**YOUR OBJECTIVE:** Among the records that follow, set down only the lines from the one containing "li1,-,-,1037" to the one containing "[run 3: final timing paths]", both included, exactly.

Collected data entries
<<<<

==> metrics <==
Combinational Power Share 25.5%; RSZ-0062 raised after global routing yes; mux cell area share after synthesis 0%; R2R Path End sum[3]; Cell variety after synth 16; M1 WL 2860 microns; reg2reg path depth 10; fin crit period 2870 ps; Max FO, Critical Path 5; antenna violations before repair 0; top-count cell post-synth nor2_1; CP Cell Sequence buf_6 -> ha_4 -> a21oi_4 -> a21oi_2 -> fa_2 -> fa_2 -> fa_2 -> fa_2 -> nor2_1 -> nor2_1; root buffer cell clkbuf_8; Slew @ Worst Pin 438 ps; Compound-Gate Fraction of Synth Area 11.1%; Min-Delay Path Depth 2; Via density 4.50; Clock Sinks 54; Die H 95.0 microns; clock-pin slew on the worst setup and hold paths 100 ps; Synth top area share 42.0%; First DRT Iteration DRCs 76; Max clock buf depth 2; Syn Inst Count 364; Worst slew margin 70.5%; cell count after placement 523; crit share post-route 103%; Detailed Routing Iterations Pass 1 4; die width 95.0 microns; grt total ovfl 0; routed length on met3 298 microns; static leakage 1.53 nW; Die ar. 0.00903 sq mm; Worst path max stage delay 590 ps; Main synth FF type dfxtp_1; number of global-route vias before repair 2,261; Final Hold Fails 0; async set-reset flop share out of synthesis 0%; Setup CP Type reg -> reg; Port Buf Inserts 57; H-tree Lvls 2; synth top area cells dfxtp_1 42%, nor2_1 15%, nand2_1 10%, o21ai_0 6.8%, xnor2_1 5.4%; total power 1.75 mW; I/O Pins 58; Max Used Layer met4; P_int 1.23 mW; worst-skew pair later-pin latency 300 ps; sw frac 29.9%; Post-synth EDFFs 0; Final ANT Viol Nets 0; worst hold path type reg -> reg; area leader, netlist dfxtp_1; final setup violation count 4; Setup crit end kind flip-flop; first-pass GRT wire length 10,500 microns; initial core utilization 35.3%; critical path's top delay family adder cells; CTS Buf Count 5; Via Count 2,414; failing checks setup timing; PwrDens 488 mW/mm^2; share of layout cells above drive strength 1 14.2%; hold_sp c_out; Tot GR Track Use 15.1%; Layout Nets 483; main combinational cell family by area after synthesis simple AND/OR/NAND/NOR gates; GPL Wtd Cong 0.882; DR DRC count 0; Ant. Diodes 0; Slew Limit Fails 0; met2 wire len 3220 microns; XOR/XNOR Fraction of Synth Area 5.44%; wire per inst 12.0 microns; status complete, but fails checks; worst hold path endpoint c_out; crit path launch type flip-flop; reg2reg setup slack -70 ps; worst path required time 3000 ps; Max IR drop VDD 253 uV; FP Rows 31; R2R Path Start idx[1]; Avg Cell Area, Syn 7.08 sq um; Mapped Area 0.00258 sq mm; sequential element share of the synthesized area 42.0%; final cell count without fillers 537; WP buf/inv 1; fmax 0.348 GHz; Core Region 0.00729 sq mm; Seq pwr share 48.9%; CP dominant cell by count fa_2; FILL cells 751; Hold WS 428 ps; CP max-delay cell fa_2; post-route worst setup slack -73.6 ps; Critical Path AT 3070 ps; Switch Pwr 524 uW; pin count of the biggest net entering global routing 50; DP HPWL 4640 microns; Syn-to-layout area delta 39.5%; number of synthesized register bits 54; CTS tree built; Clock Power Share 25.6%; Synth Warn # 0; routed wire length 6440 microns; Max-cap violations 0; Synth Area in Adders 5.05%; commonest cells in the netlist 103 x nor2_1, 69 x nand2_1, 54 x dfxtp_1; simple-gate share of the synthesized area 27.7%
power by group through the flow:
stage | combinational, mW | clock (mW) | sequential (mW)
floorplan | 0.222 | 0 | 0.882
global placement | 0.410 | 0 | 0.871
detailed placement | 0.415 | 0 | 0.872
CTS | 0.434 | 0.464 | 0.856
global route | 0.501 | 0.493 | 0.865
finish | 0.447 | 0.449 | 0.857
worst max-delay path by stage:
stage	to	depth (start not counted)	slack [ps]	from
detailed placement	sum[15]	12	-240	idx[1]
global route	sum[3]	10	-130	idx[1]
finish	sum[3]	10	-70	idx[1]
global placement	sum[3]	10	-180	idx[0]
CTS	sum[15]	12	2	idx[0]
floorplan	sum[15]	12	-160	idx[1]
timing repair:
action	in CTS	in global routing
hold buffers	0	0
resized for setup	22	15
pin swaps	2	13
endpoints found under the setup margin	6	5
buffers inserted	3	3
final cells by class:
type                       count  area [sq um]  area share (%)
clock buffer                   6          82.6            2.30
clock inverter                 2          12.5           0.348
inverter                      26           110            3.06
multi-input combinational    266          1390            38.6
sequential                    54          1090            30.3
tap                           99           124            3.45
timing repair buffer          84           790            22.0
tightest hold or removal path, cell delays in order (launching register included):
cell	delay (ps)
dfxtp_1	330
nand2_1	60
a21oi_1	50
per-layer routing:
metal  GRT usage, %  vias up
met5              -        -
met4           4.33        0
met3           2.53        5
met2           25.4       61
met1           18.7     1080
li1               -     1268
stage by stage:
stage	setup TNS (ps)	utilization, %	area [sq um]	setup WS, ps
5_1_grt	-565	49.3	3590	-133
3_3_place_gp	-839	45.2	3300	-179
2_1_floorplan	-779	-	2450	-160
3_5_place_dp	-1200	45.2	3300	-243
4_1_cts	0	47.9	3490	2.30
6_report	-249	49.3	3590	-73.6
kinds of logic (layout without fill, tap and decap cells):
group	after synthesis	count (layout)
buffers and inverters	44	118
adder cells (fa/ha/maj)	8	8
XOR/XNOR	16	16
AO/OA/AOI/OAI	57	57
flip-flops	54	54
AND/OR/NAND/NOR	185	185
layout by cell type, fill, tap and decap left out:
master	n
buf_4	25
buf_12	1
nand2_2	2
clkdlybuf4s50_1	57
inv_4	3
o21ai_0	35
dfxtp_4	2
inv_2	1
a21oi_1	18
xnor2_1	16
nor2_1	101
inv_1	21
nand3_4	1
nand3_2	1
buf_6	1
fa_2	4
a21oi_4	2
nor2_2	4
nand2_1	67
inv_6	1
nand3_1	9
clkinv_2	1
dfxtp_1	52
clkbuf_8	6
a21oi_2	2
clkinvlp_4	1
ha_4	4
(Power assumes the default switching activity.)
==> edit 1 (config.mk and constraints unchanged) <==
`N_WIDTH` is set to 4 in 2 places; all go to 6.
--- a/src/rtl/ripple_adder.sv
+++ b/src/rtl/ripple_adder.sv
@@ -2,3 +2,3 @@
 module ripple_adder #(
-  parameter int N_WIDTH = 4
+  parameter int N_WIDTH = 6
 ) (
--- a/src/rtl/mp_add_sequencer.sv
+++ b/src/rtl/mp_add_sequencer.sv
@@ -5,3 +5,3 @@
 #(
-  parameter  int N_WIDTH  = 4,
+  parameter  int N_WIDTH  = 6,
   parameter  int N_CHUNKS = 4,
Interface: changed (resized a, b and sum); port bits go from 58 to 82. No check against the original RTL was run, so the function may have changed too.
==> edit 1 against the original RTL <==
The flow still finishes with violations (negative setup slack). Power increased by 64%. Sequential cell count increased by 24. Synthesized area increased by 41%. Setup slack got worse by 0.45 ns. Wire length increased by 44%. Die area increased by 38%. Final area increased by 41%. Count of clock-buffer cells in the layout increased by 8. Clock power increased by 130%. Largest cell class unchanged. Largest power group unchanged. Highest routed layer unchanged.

>>>>
<<<<

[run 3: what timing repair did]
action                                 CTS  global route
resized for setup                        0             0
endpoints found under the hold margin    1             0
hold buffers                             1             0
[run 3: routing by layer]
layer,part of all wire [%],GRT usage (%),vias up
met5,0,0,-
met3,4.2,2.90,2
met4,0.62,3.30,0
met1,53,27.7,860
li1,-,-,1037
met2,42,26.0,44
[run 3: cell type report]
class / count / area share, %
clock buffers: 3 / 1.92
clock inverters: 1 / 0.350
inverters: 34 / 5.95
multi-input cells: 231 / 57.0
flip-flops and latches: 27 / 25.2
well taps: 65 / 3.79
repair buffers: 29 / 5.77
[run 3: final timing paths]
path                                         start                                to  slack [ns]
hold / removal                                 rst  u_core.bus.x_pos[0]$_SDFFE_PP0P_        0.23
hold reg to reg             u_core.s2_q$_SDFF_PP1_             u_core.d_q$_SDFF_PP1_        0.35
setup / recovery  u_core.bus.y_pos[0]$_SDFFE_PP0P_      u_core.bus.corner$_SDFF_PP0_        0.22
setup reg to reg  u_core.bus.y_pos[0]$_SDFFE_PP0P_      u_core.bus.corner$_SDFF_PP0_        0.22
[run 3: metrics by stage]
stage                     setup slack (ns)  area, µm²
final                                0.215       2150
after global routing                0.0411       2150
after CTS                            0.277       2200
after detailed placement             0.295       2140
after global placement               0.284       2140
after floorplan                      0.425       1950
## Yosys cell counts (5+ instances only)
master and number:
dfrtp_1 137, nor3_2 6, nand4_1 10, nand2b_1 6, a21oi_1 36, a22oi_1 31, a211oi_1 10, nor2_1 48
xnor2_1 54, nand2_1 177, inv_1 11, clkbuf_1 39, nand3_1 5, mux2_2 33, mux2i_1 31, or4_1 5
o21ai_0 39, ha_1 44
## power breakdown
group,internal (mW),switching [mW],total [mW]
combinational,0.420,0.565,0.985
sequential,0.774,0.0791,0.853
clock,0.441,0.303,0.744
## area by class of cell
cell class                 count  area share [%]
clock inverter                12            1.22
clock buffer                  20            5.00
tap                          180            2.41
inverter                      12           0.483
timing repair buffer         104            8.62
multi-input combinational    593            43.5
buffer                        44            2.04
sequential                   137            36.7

>>>>

**RESPONSE BOX:**
li1,-,-,1037
met2,42,26.0,44
[run 3: cell type report]
class / count / area share, %
clock buffers: 3 / 1.92
clock inverters: 1 / 0.350
inverters: 34 / 5.95
multi-input cells: 231 / 57.0
flip-flops and latches: 27 / 25.2
well taps: 65 / 3.79
repair buffers: 29 / 5.77
[run 3: final timing paths]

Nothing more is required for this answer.